> [What is expected]: From the entries that follow, copy each line containing the word "decap".

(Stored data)
────────────────
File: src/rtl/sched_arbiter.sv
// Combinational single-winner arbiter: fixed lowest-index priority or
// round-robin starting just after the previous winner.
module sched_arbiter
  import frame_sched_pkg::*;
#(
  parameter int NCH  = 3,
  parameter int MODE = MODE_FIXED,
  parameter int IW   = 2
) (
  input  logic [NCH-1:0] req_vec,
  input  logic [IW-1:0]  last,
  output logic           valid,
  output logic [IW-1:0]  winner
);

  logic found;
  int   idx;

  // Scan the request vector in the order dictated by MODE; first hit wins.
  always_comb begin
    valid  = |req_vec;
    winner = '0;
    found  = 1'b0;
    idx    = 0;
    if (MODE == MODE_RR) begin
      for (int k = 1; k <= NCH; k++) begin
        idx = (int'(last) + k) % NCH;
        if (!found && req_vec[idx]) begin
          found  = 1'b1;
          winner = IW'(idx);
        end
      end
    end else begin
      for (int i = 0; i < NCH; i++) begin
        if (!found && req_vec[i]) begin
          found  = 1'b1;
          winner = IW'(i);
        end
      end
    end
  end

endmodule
────────────────
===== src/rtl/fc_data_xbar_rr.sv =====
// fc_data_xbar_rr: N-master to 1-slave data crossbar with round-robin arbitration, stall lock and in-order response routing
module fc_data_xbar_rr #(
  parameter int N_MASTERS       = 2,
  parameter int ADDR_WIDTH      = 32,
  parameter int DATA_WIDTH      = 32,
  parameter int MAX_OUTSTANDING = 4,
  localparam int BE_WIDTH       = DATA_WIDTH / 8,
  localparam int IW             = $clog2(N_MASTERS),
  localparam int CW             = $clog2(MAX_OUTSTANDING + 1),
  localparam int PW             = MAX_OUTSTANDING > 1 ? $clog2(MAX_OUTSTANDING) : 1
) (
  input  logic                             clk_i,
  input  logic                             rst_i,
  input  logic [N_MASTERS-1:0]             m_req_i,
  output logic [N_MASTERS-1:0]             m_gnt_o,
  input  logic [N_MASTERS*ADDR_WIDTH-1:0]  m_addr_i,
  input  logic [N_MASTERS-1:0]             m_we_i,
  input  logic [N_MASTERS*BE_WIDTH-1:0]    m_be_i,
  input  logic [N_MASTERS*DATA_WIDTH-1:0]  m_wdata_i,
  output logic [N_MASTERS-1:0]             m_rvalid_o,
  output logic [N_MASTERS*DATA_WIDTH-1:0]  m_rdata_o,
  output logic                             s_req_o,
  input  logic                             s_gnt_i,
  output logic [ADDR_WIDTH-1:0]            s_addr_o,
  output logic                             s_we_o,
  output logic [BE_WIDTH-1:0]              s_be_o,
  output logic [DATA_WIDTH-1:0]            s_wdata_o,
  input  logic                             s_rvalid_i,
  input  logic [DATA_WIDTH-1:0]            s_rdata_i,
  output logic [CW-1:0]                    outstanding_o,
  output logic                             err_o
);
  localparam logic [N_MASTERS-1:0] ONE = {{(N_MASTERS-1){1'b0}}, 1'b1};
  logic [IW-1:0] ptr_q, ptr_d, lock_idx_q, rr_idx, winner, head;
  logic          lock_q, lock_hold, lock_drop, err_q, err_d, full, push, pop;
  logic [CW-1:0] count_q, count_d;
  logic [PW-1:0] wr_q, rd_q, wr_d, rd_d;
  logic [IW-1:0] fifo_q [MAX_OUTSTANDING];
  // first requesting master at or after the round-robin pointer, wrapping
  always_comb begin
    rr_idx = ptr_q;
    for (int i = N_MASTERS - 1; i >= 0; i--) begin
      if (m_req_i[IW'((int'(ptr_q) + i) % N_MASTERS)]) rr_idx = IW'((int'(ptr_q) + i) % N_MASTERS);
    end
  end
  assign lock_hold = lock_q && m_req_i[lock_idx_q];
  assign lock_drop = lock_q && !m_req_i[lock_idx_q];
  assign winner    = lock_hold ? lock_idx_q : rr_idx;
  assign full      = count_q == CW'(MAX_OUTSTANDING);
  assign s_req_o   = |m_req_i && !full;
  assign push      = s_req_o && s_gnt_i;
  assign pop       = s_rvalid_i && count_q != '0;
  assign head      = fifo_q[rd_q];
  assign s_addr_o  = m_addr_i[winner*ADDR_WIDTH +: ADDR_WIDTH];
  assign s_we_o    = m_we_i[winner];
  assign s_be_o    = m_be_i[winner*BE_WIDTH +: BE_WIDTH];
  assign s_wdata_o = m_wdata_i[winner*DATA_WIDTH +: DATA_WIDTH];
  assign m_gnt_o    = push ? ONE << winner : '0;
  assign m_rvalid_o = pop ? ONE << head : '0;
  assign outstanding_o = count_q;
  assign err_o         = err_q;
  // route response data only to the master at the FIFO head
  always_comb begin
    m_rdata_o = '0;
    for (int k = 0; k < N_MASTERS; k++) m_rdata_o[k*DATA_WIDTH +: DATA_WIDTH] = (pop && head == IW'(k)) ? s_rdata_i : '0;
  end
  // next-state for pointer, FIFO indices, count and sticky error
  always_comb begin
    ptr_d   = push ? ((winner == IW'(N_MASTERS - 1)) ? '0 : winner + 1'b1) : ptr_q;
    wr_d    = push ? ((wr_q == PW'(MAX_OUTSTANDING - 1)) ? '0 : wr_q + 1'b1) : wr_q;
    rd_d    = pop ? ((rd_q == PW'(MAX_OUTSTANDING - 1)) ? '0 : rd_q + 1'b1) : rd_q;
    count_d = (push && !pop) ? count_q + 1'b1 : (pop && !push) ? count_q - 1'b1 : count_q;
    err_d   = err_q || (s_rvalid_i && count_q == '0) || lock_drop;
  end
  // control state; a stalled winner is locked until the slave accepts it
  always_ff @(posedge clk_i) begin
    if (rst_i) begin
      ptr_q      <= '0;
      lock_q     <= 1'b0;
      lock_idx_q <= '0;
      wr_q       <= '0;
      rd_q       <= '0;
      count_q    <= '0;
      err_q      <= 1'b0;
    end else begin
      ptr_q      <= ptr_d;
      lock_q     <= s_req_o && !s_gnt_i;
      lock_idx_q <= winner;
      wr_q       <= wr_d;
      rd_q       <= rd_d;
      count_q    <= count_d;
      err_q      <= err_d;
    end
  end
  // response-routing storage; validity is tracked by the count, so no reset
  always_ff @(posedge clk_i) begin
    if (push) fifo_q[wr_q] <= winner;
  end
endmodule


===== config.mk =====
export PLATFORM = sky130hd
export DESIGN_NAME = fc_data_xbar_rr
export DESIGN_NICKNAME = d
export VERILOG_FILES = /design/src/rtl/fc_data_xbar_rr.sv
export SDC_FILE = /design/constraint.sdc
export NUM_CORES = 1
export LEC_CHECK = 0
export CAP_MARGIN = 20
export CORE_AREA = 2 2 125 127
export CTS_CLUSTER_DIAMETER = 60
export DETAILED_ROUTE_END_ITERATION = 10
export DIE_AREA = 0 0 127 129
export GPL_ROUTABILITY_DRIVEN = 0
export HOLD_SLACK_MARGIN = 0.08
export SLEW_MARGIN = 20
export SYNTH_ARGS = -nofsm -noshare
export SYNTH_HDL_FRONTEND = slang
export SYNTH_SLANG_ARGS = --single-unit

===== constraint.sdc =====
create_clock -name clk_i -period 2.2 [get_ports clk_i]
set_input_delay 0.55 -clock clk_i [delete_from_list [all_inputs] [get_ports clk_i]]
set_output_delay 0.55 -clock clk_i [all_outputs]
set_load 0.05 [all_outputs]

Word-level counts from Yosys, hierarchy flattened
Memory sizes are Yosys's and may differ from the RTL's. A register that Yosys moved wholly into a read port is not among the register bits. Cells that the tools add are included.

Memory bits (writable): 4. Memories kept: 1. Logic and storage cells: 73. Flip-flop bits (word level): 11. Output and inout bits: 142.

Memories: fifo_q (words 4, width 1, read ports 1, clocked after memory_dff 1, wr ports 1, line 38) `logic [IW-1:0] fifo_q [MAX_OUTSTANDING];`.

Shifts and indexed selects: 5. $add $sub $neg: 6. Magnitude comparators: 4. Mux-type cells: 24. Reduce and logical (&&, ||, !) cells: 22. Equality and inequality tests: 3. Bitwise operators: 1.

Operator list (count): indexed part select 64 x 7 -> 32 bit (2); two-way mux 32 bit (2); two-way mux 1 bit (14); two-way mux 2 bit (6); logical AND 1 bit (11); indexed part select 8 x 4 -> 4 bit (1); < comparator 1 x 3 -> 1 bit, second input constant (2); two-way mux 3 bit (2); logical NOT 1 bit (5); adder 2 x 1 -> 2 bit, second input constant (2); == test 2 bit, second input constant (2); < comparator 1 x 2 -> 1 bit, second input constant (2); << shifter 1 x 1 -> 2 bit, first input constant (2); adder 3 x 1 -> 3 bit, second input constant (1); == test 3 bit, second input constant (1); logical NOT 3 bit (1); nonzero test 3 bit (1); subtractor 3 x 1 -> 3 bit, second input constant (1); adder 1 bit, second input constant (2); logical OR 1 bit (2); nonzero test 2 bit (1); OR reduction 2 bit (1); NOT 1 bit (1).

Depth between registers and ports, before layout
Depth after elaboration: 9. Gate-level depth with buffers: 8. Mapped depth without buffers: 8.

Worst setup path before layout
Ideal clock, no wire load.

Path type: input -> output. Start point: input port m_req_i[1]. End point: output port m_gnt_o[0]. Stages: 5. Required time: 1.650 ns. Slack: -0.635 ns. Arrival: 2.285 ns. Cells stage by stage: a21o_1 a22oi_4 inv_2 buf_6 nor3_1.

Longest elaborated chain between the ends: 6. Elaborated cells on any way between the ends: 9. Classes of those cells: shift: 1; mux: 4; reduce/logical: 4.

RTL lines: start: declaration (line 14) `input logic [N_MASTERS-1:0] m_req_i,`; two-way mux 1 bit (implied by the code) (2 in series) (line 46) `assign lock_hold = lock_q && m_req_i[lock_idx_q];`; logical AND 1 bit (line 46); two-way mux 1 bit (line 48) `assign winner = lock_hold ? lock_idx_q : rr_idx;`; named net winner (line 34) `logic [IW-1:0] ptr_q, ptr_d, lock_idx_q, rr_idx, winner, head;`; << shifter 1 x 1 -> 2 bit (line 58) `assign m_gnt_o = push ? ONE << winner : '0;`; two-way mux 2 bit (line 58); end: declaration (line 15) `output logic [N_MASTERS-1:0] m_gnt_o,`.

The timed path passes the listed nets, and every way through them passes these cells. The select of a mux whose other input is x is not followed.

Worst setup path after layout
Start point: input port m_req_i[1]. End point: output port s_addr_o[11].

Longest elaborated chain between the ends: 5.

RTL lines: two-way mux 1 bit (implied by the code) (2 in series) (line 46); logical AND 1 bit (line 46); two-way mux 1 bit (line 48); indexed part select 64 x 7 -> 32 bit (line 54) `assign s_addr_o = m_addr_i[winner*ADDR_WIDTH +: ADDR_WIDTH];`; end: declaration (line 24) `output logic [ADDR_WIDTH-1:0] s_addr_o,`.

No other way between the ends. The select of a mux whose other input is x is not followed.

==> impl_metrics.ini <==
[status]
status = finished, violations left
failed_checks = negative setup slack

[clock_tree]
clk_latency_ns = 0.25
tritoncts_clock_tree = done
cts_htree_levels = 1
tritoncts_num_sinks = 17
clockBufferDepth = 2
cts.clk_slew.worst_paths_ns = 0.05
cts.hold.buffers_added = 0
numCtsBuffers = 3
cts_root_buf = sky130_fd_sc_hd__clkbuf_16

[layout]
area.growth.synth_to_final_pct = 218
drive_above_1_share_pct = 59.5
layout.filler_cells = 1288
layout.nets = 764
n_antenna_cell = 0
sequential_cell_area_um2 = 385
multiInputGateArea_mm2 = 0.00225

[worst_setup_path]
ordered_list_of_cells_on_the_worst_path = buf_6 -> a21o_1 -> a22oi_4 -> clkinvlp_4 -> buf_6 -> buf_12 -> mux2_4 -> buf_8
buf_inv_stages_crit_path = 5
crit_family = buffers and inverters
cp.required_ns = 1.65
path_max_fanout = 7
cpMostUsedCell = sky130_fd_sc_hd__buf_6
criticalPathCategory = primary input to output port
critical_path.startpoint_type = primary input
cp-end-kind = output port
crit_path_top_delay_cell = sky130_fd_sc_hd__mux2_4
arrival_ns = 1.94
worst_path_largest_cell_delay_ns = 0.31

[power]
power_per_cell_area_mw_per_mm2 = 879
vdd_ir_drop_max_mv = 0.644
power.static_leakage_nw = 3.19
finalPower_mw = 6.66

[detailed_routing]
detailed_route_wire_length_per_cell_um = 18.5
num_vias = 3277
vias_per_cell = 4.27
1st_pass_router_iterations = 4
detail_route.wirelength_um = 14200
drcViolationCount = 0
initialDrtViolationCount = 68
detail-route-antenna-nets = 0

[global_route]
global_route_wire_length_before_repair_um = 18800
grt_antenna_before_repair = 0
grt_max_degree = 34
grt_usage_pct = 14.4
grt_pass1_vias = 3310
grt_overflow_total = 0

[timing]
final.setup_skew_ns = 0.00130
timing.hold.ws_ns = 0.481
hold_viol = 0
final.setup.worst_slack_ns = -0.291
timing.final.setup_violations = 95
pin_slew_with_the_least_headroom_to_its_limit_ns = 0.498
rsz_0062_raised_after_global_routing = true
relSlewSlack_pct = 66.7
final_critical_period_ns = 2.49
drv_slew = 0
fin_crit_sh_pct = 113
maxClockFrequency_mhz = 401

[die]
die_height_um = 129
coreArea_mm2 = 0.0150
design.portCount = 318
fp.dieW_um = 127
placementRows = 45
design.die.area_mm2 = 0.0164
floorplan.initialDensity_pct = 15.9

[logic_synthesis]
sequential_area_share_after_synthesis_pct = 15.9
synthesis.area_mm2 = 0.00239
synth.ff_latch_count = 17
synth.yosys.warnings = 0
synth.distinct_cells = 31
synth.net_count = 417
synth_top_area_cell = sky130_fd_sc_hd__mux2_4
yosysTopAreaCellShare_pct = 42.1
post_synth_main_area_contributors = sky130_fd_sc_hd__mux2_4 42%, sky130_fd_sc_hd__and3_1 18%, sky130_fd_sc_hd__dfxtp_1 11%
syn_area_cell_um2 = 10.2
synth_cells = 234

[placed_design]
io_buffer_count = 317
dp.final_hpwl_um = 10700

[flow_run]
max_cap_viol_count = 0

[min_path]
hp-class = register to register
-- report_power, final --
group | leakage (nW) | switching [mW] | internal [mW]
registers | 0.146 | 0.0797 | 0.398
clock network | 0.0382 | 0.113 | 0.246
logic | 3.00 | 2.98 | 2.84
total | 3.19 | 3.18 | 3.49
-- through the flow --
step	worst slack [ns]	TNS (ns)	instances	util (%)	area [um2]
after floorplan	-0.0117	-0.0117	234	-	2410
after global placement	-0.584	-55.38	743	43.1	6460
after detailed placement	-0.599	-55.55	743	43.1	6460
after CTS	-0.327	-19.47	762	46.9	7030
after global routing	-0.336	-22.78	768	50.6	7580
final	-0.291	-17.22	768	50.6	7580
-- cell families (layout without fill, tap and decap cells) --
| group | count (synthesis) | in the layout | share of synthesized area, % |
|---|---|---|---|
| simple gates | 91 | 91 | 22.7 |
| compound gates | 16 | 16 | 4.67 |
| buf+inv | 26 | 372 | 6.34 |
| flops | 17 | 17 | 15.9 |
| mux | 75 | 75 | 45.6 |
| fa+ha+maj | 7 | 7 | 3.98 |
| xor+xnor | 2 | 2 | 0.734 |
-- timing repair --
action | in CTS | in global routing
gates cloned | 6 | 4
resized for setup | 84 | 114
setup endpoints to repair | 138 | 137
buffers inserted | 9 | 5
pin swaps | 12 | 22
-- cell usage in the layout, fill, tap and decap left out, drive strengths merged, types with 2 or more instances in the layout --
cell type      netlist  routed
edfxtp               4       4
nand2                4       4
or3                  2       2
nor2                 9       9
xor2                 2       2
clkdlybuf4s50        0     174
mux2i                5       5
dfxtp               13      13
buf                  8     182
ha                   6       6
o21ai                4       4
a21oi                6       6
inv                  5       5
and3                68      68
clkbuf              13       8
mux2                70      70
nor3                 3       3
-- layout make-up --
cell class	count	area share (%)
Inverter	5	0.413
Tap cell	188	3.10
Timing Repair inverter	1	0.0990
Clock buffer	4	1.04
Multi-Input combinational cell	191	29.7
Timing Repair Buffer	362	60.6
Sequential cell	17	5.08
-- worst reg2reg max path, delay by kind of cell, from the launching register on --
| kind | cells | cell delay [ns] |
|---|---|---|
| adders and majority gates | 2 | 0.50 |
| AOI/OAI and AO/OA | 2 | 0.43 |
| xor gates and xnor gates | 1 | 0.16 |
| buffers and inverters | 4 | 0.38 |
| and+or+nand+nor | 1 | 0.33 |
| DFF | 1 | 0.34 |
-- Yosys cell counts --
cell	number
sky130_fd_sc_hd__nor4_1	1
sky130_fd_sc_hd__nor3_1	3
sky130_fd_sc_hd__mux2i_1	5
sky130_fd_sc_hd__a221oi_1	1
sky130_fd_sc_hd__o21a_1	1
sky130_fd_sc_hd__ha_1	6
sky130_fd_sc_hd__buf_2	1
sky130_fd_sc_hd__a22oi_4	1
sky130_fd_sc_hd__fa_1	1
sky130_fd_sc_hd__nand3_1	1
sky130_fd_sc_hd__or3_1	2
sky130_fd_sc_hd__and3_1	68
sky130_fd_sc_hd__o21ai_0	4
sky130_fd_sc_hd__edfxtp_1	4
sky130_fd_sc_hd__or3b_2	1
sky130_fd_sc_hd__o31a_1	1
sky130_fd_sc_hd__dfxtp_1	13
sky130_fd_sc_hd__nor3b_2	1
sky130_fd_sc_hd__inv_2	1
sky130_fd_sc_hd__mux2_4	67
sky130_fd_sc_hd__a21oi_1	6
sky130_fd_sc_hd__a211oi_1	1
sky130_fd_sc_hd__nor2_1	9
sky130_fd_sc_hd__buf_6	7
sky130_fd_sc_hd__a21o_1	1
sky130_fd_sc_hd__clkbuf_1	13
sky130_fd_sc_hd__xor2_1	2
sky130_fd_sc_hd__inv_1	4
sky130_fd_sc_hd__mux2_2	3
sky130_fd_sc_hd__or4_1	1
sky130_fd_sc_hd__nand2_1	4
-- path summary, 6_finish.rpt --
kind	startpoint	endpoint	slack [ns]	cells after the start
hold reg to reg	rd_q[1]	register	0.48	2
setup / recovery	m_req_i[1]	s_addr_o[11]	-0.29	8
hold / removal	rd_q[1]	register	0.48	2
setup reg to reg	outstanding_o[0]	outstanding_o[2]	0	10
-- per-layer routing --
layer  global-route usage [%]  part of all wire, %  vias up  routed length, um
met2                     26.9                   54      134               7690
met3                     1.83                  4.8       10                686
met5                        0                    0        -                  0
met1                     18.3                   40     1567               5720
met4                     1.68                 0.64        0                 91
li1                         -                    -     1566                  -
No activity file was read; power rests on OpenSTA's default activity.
────────────────
> [Problem solution]:
-- cell families (layout without fill, tap and decap cells) --
-- cell usage in the layout, fill, tap and decap left out, drive strengths merged, types with 2 or more instances in the layout --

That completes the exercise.